As a quantum scientist, I specialize in simulating large biomolecules using quantum mechanics. My research aims to improve the precision of molecular modeling by exploring the intricate relationships between electronic properties and molecular behavior. The goal is to leverage advanced physics techniques to enhance drug development processes.

Early in my physics career, I joined a team at the non-profit institute FIDIC in Colombia, focusing on synthetic vaccine design. I contributed to quantum mechanics research on amino acids, peptides, and proteins. Graduating from Dalhousie University in 2011, I published papers on novel methods for studying noncovalent interactions and peptide stability. After my initial postdoctoral work on non-covalent interactions, I returned to FIDIC, conducting pioneering research on ligand-protein binding simulations and the structural evolution of amino acids.

In my current role as a Senior Researcher at the Ontario Institute for Cancer Research (OICR), I integrate quantum mechanics, machine learning, and advanced computing to develop innovative hybrid solutions for computer-aided drug discovery. Recently, I led the creation of a computational platform for large-scale virtual screening, optimizing speed and accuracy. During my first year at OICR, I secured a $200k grant as a co-principal investigator for a transformative quantum-powered drug discovery project, leading to the establishment of the spinoff company, QuAccel. Recently, I graduated from the Executive Institute Cohort VI of the adMare Academy C-suite program.

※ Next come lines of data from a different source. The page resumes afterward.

[src/hw/rtl/gtg_pkg.sv]
// shared types, widths and constants of the go-to-goal controller
package gtg_pkg;

    // offset, square and root widths
    localparam int DW    = 17;
    localparam int SQW   = 35;
    localparam int SQ_STEPS = 17;

    // rotation datapath widths
    localparam int XW    = 41;
    localparam int ZW    = 34;
    localparam int ERRW  = 18;

    localparam logic signed [ZW-1:0] HALF_PI_S30 = 34'sd1686629713;

    // register indexes
    typedef enum logic [7:0] {
        REG_TARGET_X  = 8'd0,
        REG_TARGET_Y  = 8'd1,
        REG_GAIN      = 8'd2,
        REG_MAX_SPEED = 8'd3,
        REG_ARRIVE    = 8'd4,
        REG_TURN      = 8'd5
    } reg_idx_t;

    // payload of one root / rotation step
    typedef struct packed {
        logic [SQW-1:0]        rem;
        logic [SQW-1:0]        root;
        logic signed [XW-1:0]  x;
        logic signed [XW-1:0]  y;
        logic signed [ZW-1:0]  z;
        logic signed [15:0]    heading;
    } pipe_t;

    // arctangent table at scale 2^30, truncated
    function automatic logic signed [ZW-1:0] atan_entry(input int idx);
        logic signed [ZW-1:0] r;
        case (idx)
            0:  r = 34'sh3243F6A8;
            1:  r = 34'sh1DAC6705;
            2:  r = 34'sh0FADBAFC;
            3:  r = 34'sh07F56EA6;
            4:  r = 34'sh03FEAB76;
            5:  r = 34'sh01FFD55B;
            6:  r = 34'sh00FFFAAA;
            7:  r = 34'sh007FFF55;
            8:  r = 34'sh003FFFEA;
            9:  r = 34'sh001FFFFD;
            10: r = 34'sh000FFFFF;
            11: r = 34'sh0007FFFF;
            12: r = 34'sh0003FFFF;
            13: r = 34'sh0001FFFF;
            14: r = 34'sh0000FFFF;
            15: r = 34'sh00007FFF;
            16: r = 34'sh00003FFF;
            17: r = 34'sh00001FFF;
            18: r = 34'sh00000FFF;
            19: r = 34'sh000007FF;
            20: r = 34'sh000003FF;
            21: r = 34'sh000001FF;
            22: r = 34'sh000000FF;
            23: r = 34'sh0000007F;
            default: r = '0;
        endcase
        return r;
    endfunction

endpackage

With a proven track record in funding acquisition, intellectual property development, and advanced quantum simulations, I am committed to advancing scientific exploration and fostering collaboration among forward-thinking researchers. My overarching goal is to utilize my experience to drive innovation in quantum computing, drug discovery, and molecular simulations, pushing the boundaries of scientific discovery.